Cómo ha cambiado el cuento
Será la luz, será el vino, será el cansancio, pero tengo ganas de escribir.
Algo me trajo hasta aquí (alguien, mejor dicho)... alguien que fue especial cuando escribía este blog. ¿Lo sigue siendo? Qui lo sa...
He leído varios posts antiguos, cada vez más lejos del ahora que me gobierna, de este gran sentido práctico actual. Me convertí en la señorita práctica-y-sensata, como la mala del retrato de Rose Madder. Y releer lo que escribí en su día me ha devuelto a mí. Estos días buscaba algo sin saber el qué, y por fin me di cuenta: me buscaba a mí. Feliz, feliz, de volver a verme. ¡Cuánto tiempo, señorita soñadora-paranoica!

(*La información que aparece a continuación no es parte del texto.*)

**config.mk**
```make
export PLATFORM = sky130hd
export DESIGN_NAME = quiz_round_ctrl
export DESIGN_NICKNAME = d
export VERILOG_FILES = /design/src/rtl/quiz_pkg.sv /design/src/rtl/quiz_sec_timer.sv /design/src/rtl/quiz_round_ctrl.sv
export SDC_FILE = /design/constraint.sdc
export NUM_CORES = 1
export LEC_CHECK = 0
export CAP_MARGIN = 25
export CELL_PAD_IN_SITES_DETAIL_PLACEMENT = 0
export CELL_PAD_IN_SITES_GLOBAL_PLACEMENT = 1
export CORE_MARGIN = 1
export CORE_UTILIZATION = 35
export CTS_CLUSTER_DIAMETER = 60
export DETAILED_ROUTE_END_ITERATION = 7
export GPL_ROUTABILITY_DRIVEN = 0
export PLACE_DENSITY_LB_ADDON = 0.1
export SYNTH_ARGS = -nofsm -noshare
export SYNTH_HDL_FRONTEND = slang
export SYNTH_SLANG_ARGS = --single-unit
```
**constraint.sdc**
```tcl
create_clock -name clk -period 7.5 [get_ports clk]
set_clock_uncertainty 0.05 [all_clocks]
set_input_delay 1.875 -clock clk [delete_from_list [all_inputs] [get_ports clk]]
set_output_delay 1.875 -clock clk [all_outputs]
set_load 0.01 [all_outputs]
```
**src/rtl/quiz_pkg.sv**
```systemverilog
// Shared types and helpers for the quiz round controller.
package quiz_pkg;

    typedef enum logic [1:0] {
        ST_ENTRY  = 2'd0,
        ST_LOAD   = 2'd1,
        ST_PLAY   = 2'd2,
        ST_RESULT = 2'd3
    } state_t;

    typedef logic [3:0] bcd_t;

    localparam int unsigned BCD_MAX_DIGITS = 8;

    function automatic logic [31:0] pow10(input int unsigned n);
        logic [31:0] p;
        p = 32'd1;
        for (int unsigned i = 0; i < n; i++) begin
            p = p * 32'd10;
        end
        return p;
    endfunction

    // Increment the low ndig BCD digits of v; holds at all-9s.
    function automatic logic [31:0] bcd_inc_sat(input logic [31:0] v, input int unsigned ndig);
        logic [31:0] r;
        logic        carry;
        logic        all9;
        bcd_t        d;
        r     = v;
        carry = 1'b1;
        all9  = 1'b1;
        for (int unsigned i = 0; i < BCD_MAX_DIGITS; i++) begin
            if (i < ndig) begin
                d = v[4*i +: 4];
                if (d != 4'd9) all9 = 1'b0;
                if (carry) begin
                    if (r[4*i +: 4] == 4'd9) begin
                        r[4*i +: 4] = 4'd0;
                    end else begin
                        r[4*i +: 4] = r[4*i +: 4] + 4'd1;
                        carry       = 1'b0;
                    end
                end
            end
        end
        return all9 ? v : r;
    endfunction

endpackage

```
**src/rtl/quiz_sec_timer.sv**
```systemverilog
// Round seconds timer: prescaler, seconds load/decrement, penalty subtraction saturating at zero.
module quiz_sec_timer
#(
    parameter int unsigned CLK_HZ      = 50_000_000,
    parameter int unsigned ROUND_SEC   = 30,
    parameter int unsigned PENALTY_SEC = 3
) (
    input  logic       clk,
    input  logic       reset,
    input  logic       i_load,
    input  logic       i_run,
    input  logic       i_penalty,
    output logic [7:0] o_secs_left,
    output logic       o_zero_c
);

    localparam int unsigned PRESC_W = (CLK_HZ > 1) ? $clog2(CLK_HZ) : 1;

    logic [PRESC_W-1:0] r_presc;
    logic [7:0]         r_secs;
    logic               w_tick;
    logic [8:0]         w_dec;
    logic [7:0]         w_secs_next;

    // A tick and a penalty in the same cycle both count.
    always_comb begin
        w_tick      = (r_presc == PRESC_W'(CLK_HZ - 1));
        w_dec       = 9'(w_tick) + (i_penalty ? 9'(PENALTY_SEC) : 9'd0);
        w_secs_next = (w_dec >= {1'b0, r_secs}) ? 8'd0 : 8'({1'b0, r_secs} - w_dec);
    end

    always_ff @(posedge clk or posedge reset) begin
        if (reset) begin
            r_presc <= '0;
            r_secs  <= 8'd0;
        end else if (i_load) begin
            r_presc <= '0;
            r_secs  <= 8'(ROUND_SEC);
        end else if (i_run) begin
            r_presc <= w_tick ? '0 : r_presc + PRESC_W'(1);
            r_secs  <= w_secs_next;
        end
    end

    assign o_secs_left = r_secs;
    assign o_zero_c    = (r_secs == 8'd0);

endmodule

```
**src/rtl/quiz_round_ctrl.sv**
```systemverilog
// Decimal-to-binary quiz round controller: digit entry, timed play, BCD score and warning flash.
// Define QUIZ_HINT_EN to drive hint_mask with answer_sw ^ target while playing.
module quiz_round_ctrl
    import quiz_pkg::*;
#(
    parameter int unsigned NUM_DIGITS   = 4,
    parameter int unsigned ANS_W        = 14,
    parameter int unsigned CLK_HZ       = 50_000_000,
    parameter int unsigned ROUND_SEC    = 30,
    parameter int unsigned PENALTY_SEC  = 3,
    parameter int unsigned WARN_SEC     = 4,
    parameter int unsigned FLASH_ON_CYC = CLK_HZ / 10,
    parameter int unsigned SCORE_DIGITS = 2
) (
    input  logic                      clk,
    input  logic                      reset,
    input  logic                      next_btn,
    input  logic                      go_btn,
    input  logic                      check_btn,
    input  logic [9:0]                digit_sw,
    input  logic [ANS_W-1:0]          answer_sw,
    output logic [4*NUM_DIGITS-1:0]   digits,
    output logic [7:0]                secs_left,
    output logic [4*SCORE_DIGITS-1:0] score_bcd,
    output logic                      playing,
    output logic                      win_show,
    output logic                      lose_show,
    output logic                      flash,
    output logic [ANS_W-1:0]          hint_mask
);

    localparam int unsigned DIG_W       = 4 * NUM_DIGITS;
    localparam int unsigned SCORE_W     = 4 * SCORE_DIGITS;
    localparam int unsigned FL_PER_SLOW = CLK_HZ / 2;
    localparam int unsigned FL_PER_FAST = CLK_HZ / 4;
    localparam int unsigned FL_W        = $clog2(FL_PER_SLOW + 1);

    state_t             r_state;
    logic               r_next_q;
    logic               r_go_q;
    logic               r_check_q;
    logic [DIG_W-1:0]   r_digits;
    logic [ANS_W-1:0]   r_target;
    logic [SCORE_W-1:0] r_score;
    logic               r_playing;
    logic               r_win;
    logic               r_lose;
    logic               r_flash;
    logic [FL_W-1:0]    r_flash_cnt;

    logic               w_next_rise;
    logic               w_go_rise;
    logic               w_check_rise;
    logic               w_digit_ok;
    bcd_t               w_digit_val;
    logic [ANS_W-1:0]   w_target_calc;
    logic               w_in_play;
    logic               w_zero;
    logic               w_correct;
    logic               w_wrong;
    logic               w_warn;
    logic [FL_W-1:0]    w_per_last;

    always_comb begin
        w_next_rise  = next_btn & ~r_next_q;
        w_go_rise    = go_btn & ~r_go_q;
        w_check_rise = check_btn & ~r_check_q;
        w_digit_ok   = $onehot(digit_sw);
        w_digit_val  = 4'd0;
        for (int k = 0; k < 10; k++) begin
            if (digit_sw[k]) w_digit_val = 4'(k);
        end
    end

    // Binary value of the entered decimal digits, truncated to the answer width.
    always_comb begin
        w_target_calc = '0;
        for (int unsigned i = 0; i < NUM_DIGITS; i++) begin
            w_target_calc = w_target_calc + ANS_W'(32'(r_digits[4*i +: 4]) * pow10(i));
        end
    end

    // An expired timer ends the round before any check is considered.
    always_comb begin
        w_in_play  = (r_state == ST_PLAY);
        w_correct  = w_in_play && !w_zero && w_check_rise && (answer_sw == r_target);
        w_wrong    = w_in_play && !w_zero && w_check_rise && (answer_sw != r_target);
        w_warn     = (secs_left != 8'd0) && (secs_left <= 8'(WARN_SEC));
        w_per_last = (secs_left <= 8'(WARN_SEC / 2)) ? FL_W'(FL_PER_FAST - 1)
                                                      : FL_W'(FL_PER_SLOW - 1);
    end

    quiz_sec_timer #(
        .CLK_HZ      (CLK_HZ),
        .ROUND_SEC   (ROUND_SEC),
        .PENALTY_SEC (PENALTY_SEC)
    ) u_timer (
        .clk         (clk),
        .reset       (reset),
        .i_load      (r_state == ST_LOAD),
        .i_run       (w_in_play && !w_correct),
        .i_penalty   (w_wrong),
        .o_secs_left (secs_left),
        .o_zero_c    (w_zero)
    );

    always_ff @(posedge clk or posedge reset) begin
        if (reset) begin
            r_state     <= ST_ENTRY;
            r_next_q    <= 1'b0;
            r_go_q      <= 1'b0;
            r_check_q   <= 1'b0;
            r_digits    <= '0;
            r_target    <= '0;
            r_score     <= '0;
            r_playing   <= 1'b0;
            r_win       <= 1'b0;
            r_lose      <= 1'b0;
            r_flash     <= 1'b0;
            r_flash_cnt <= '0;
        end else begin
            r_next_q  <= next_btn;
            r_go_q    <= go_btn;
            r_check_q <= check_btn;
            case (r_state)
                ST_ENTRY: begin
                    if (w_go_rise) begin
                        r_state <= ST_LOAD;
                    end else if (w_next_rise && w_digit_ok) begin
                        r_digits <= (r_digits << 4) | DIG_W'(w_digit_val);
                    end
                end
                ST_LOAD: begin
                    r_target    <= w_target_calc;
                    r_state     <= ST_PLAY;
                    r_playing   <= 1'b1;
                    r_flash     <= 1'b0;
                    r_flash_cnt <= '0;
                end
                ST_PLAY: begin
                    if (w_zero) begin
                        r_state   <= ST_RESULT;
                        r_lose    <= 1'b1;
                        r_playing <= 1'b0;
                        r_flash   <= 1'b0;
                    end else if (w_correct) begin
                        r_state   <= ST_RESULT;
                        r_win     <= 1'b1;
                        r_score   <= SCORE_W'(bcd_inc_sat(32'(r_score), SCORE_DIGITS));
                        r_playing <= 1'b0;
                        r_flash   <= 1'b0;
                    end else begin
                        if (w_wrong || (r_flash_cnt >= w_per_last)) begin
                            r_flash_cnt <= '0;
                        end else begin
                            r_flash_cnt <= r_flash_cnt + FL_W'(1);
                        end
                        r_flash <= w_warn && (32'(r_flash_cnt) < FLASH_ON_CYC);
                    end
                end
                ST_RESULT: begin
                    if (w_go_rise) begin
                        r_state  <= ST_ENTRY;
                        r_digits <= '0;
                        r_win    <= 1'b0;
                        r_lose   <= 1'b0;
                    end
                end
                default: r_state <= ST_ENTRY;
            endcase
        end
    end

`ifdef QUIZ_HINT_EN
    logic [ANS_W-1:0] r_hint;

    always_ff @(posedge clk or posedge reset) begin
        if (reset) begin
            r_hint <= '0;
        end else begin
            r_hint <= w_in_play ? (answer_sw ^ r_target) : '0;
        end
    end

    assign hint_mask = r_hint;
`else
    assign hint_mask = '0;
`endif

    assign digits    = r_digits;
    assign score_bcd = r_score;
    assign playing   = r_playing;
    assign win_show  = r_win;
    assign lose_show = r_lose;
    assign flash     = r_flash;

endmodule

```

Me alegro de volver a verla. Quizá ahora, que volvemos a encontrarnos en este mar de sentimientos, podamos volver a hacer nuestras cositas, montar nuestros sueños irreales, de luz y sombra y siempre pendientes de la cadencia del corazón. Qué alegría, que fiesta, vamos a revolcarnos en esta sensación. Que este viernes de mieeerda, haya sido el pistoletazo de salida definitivo. Mañana, lo celebramos con un par de ojitos verdes.
Y me encontré... por fin.
Será la luz, será el vino, será el sueño que quiere cerrar mis ojos....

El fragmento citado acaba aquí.